Exactly and in full, give the records again.

Stored items:
↓↓↓
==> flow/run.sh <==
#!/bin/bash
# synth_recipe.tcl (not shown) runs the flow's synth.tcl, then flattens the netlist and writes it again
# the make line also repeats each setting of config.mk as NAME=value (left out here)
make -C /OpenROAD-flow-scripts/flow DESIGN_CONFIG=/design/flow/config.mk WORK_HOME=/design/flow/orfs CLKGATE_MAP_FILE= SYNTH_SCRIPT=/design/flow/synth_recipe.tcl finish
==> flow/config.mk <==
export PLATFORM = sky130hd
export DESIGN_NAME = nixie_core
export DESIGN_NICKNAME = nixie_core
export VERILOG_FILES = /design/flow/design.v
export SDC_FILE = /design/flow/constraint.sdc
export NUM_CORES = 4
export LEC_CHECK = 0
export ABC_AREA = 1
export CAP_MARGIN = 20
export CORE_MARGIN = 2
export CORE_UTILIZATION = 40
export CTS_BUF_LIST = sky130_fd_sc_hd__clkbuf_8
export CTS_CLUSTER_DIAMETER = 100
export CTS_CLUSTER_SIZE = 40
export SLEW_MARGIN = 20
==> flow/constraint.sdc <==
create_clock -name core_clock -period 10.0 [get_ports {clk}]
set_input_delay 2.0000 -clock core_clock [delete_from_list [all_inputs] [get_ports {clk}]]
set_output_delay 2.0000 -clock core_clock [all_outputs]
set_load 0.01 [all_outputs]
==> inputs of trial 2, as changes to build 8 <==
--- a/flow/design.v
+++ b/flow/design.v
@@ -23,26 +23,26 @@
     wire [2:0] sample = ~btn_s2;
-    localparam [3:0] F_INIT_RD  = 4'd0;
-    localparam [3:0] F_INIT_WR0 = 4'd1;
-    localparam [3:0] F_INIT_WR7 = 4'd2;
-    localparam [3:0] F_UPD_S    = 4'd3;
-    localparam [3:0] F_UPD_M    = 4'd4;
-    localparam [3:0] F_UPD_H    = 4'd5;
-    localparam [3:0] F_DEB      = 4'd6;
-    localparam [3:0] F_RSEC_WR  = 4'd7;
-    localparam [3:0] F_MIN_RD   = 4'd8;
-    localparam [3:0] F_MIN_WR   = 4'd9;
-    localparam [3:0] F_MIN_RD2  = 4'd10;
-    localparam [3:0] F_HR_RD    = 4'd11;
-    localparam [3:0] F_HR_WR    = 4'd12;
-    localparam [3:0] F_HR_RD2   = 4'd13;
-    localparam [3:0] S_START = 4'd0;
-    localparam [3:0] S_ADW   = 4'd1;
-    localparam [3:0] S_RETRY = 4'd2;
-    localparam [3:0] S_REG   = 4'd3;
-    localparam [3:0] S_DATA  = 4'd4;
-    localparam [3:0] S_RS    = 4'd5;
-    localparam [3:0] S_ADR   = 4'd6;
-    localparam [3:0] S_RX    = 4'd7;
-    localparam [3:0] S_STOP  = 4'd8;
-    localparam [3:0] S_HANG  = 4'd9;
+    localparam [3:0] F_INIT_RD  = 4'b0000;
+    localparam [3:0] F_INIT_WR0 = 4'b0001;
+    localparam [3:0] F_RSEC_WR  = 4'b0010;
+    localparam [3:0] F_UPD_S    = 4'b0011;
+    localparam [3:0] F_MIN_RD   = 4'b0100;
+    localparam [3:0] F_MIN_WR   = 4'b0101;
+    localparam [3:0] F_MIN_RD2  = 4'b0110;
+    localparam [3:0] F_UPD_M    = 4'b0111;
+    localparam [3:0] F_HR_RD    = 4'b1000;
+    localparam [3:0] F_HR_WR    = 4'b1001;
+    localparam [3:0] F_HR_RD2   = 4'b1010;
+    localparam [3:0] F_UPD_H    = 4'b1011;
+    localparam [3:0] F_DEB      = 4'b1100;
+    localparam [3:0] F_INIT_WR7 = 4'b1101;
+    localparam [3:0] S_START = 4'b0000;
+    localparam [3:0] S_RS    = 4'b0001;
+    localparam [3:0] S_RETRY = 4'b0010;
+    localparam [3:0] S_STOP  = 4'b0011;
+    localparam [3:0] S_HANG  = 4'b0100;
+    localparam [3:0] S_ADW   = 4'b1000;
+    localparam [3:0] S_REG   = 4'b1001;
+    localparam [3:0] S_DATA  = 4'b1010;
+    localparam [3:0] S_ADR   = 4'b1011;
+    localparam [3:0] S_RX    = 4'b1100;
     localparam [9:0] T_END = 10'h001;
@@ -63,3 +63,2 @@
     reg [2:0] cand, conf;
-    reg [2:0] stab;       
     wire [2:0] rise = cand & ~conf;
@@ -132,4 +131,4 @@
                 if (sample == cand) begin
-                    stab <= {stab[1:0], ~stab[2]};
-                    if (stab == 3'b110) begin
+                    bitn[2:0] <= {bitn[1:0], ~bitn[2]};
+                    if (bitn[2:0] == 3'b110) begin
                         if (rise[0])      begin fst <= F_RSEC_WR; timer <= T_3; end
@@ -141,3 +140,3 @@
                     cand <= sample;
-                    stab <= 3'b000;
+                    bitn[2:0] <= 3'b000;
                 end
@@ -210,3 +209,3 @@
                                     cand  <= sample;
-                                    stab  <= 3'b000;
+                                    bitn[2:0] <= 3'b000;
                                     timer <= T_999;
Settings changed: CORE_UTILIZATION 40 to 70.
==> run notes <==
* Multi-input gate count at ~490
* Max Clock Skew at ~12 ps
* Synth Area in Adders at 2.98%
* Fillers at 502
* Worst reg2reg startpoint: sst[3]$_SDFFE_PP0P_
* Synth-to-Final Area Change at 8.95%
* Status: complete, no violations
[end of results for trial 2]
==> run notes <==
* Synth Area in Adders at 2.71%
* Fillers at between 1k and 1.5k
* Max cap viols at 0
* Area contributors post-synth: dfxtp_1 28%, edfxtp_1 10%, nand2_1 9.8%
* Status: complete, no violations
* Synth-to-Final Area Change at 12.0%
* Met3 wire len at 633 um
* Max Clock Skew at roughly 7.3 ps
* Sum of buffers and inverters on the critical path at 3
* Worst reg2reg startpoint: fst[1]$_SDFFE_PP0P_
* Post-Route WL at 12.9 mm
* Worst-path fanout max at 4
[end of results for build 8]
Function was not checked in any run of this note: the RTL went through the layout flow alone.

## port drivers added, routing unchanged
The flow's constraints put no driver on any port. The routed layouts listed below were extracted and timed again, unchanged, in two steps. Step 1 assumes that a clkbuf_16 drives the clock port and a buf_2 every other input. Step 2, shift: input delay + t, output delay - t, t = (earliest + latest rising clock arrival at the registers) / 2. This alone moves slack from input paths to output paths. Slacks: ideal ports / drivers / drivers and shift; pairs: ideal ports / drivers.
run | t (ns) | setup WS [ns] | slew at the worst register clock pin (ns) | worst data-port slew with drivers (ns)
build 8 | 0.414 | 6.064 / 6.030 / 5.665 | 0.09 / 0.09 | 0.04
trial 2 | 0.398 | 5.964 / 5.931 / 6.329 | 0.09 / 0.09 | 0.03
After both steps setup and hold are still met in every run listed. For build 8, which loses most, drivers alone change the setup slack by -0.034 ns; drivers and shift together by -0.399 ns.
↑↑↑
__REPLY__:
==> flow/run.sh <==
#!/bin/bash
# synth_recipe.tcl (not shown) runs the flow's synth.tcl, then flattens the netlist and writes it again
# the make line also repeats each setting of config.mk as NAME=value (left out here)
make -C /OpenROAD-flow-scripts/flow DESIGN_CONFIG=/design/flow/config.mk WORK_HOME=/design/flow/orfs CLKGATE_MAP_FILE= SYNTH_SCRIPT=/design/flow/synth_recipe.tcl finish
==> flow/config.mk <==
export PLATFORM = sky130hd
export DESIGN_NAME = nixie_core
export DESIGN_NICKNAME = nixie_core
export VERILOG_FILES = /design/flow/design.v
export SDC_FILE = /design/flow/constraint.sdc
export NUM_CORES = 4
export LEC_CHECK = 0
export ABC_AREA = 1
export CAP_MARGIN = 20
export CORE_MARGIN = 2
export CORE_UTILIZATION = 40
export CTS_BUF_LIST = sky130_fd_sc_hd__clkbuf_8
export CTS_CLUSTER_DIAMETER = 100
export CTS_CLUSTER_SIZE = 40
export SLEW_MARGIN = 20
==> flow/constraint.sdc <==
create_clock -name core_clock -period 10.0 [get_ports {clk}]
set_input_delay 2.0000 -clock core_clock [delete_from_list [all_inputs] [get_ports {clk}]]
set_output_delay 2.0000 -clock core_clock [all_outputs]
set_load 0.01 [all_outputs]
==> inputs of trial 2, as changes to build 8 <==
--- a/flow/design.v
+++ b/flow/design.v
@@ -23,26 +23,26 @@
     wire [2:0] sample = ~btn_s2;
-    localparam [3:0] F_INIT_RD  = 4'd0;
-    localparam [3:0] F_INIT_WR0 = 4'd1;
-    localparam [3:0] F_INIT_WR7 = 4'd2;
-    localparam [3:0] F_UPD_S    = 4'd3;
-    localparam [3:0] F_UPD_M    = 4'd4;
-    localparam [3:0] F_UPD_H    = 4'd5;
-    localparam [3:0] F_DEB      = 4'd6;
-    localparam [3:0] F_RSEC_WR  = 4'd7;
-    localparam [3:0] F_MIN_RD   = 4'd8;
-    localparam [3:0] F_MIN_WR   = 4'd9;
-    localparam [3:0] F_MIN_RD2  = 4'd10;
-    localparam [3:0] F_HR_RD    = 4'd11;
-    localparam [3:0] F_HR_WR    = 4'd12;
-    localparam [3:0] F_HR_RD2   = 4'd13;
-    localparam [3:0] S_START = 4'd0;
-    localparam [3:0] S_ADW   = 4'd1;
-    localparam [3:0] S_RETRY = 4'd2;
-    localparam [3:0] S_REG   = 4'd3;
-    localparam [3:0] S_DATA  = 4'd4;
-    localparam [3:0] S_RS    = 4'd5;
-    localparam [3:0] S_ADR   = 4'd6;
-    localparam [3:0] S_RX    = 4'd7;
-    localparam [3:0] S_STOP  = 4'd8;
-    localparam [3:0] S_HANG  = 4'd9;
+    localparam [3:0] F_INIT_RD  = 4'b0000;
+    localparam [3:0] F_INIT_WR0 = 4'b0001;
+    localparam [3:0] F_RSEC_WR  = 4'b0010;
+    localparam [3:0] F_UPD_S    = 4'b0011;
+    localparam [3:0] F_MIN_RD   = 4'b0100;
+    localparam [3:0] F_MIN_WR   = 4'b0101;
+    localparam [3:0] F_MIN_RD2  = 4'b0110;
+    localparam [3:0] F_UPD_M    = 4'b0111;
+    localparam [3:0] F_HR_RD    = 4'b1000;
+    localparam [3:0] F_HR_WR    = 4'b1001;
+    localparam [3:0] F_HR_RD2   = 4'b1010;
+    localparam [3:0] F_UPD_H    = 4'b1011;
+    localparam [3:0] F_DEB      = 4'b1100;
+    localparam [3:0] F_INIT_WR7 = 4'b1101;
+    localparam [3:0] S_START = 4'b0000;
+    localparam [3:0] S_RS    = 4'b0001;
+    localparam [3:0] S_RETRY = 4'b0010;
+    localparam [3:0] S_STOP  = 4'b0011;
+    localparam [3:0] S_HANG  = 4'b0100;
+    localparam [3:0] S_ADW   = 4'b1000;
+    localparam [3:0] S_REG   = 4'b1001;
+    localparam [3:0] S_DATA  = 4'b1010;
+    localparam [3:0] S_ADR   = 4'b1011;
+    localparam [3:0] S_RX    = 4'b1100;
     localparam [9:0] T_END = 10'h001;
@@ -63,3 +63,2 @@
     reg [2:0] cand, conf;
-    reg [2:0] stab;       
     wire [2:0] rise = cand & ~conf;
@@ -132,4 +131,4 @@
                 if (sample == cand) begin
-                    stab <= {stab[1:0], ~stab[2]};
-                    if (stab == 3'b110) begin
+                    bitn[2:0] <= {bitn[1:0], ~bitn[2]};
+                    if (bitn[2:0] == 3'b110) begin
                         if (rise[0])      begin fst <= F_RSEC_WR; timer <= T_3; end
@@ -141,3 +140,3 @@
                     cand <= sample;
-                    stab <= 3'b000;
+                    bitn[2:0] <= 3'b000;
                 end
@@ -210,3 +209,3 @@
                                     cand  <= sample;
-                                    stab  <= 3'b000;
+                                    bitn[2:0] <= 3'b000;
                                     timer <= T_999;
Settings changed: CORE_UTILIZATION 40 to 70.
==> run notes <==
* Multi-input gate count at ~490
* Max Clock Skew at ~12 ps
* Synth Area in Adders at 2.98%
* Fillers at 502
* Worst reg2reg startpoint: sst[3]$_SDFFE_PP0P_
* Synth-to-Final Area Change at 8.95%
* Status: complete, no violations
[end of results for trial 2]
==> run notes <==
* Synth Area in Adders at 2.71%
* Fillers at between 1k and 1.5k
* Max cap viols at 0
* Area contributors post-synth: dfxtp_1 28%, edfxtp_1 10%, nand2_1 9.8%
* Status: complete, no violations
* Synth-to-Final Area Change at 12.0%
* Met3 wire len at 633 um
* Max Clock Skew at roughly 7.3 ps
* Sum of buffers and inverters on the critical path at 3
* Worst reg2reg startpoint: fst[1]$_SDFFE_PP0P_
* Post-Route WL at 12.9 mm
* Worst-path fanout max at 4
[end of results for build 8]
Function was not checked in any run of this note: the RTL went through the layout flow alone.

## port drivers added, routing unchanged
The flow's constraints put no driver on any port. The routed layouts listed below were extracted and timed again, unchanged, in two steps. Step 1 assumes that a clkbuf_16 drives the clock port and a buf_2 every other input. Step 2, shift: input delay + t, output delay - t, t = (earliest + latest rising clock arrival at the registers) / 2. This alone moves slack from input paths to output paths. Slacks: ideal ports / drivers / drivers and shift; pairs: ideal ports / drivers.
run | t (ns) | setup WS [ns] | slew at the worst register clock pin (ns) | worst data-port slew with drivers (ns)
build 8 | 0.414 | 6.064 / 6.030 / 5.665 | 0.09 / 0.09 | 0.04
trial 2 | 0.398 | 5.964 / 5.931 / 6.329 | 0.09 / 0.09 | 0.03
After both steps setup and hold are still met in every run listed. For build 8, which loses most, drivers alone change the setup slack by -0.034 ns; drivers and shift together by -0.399 ns.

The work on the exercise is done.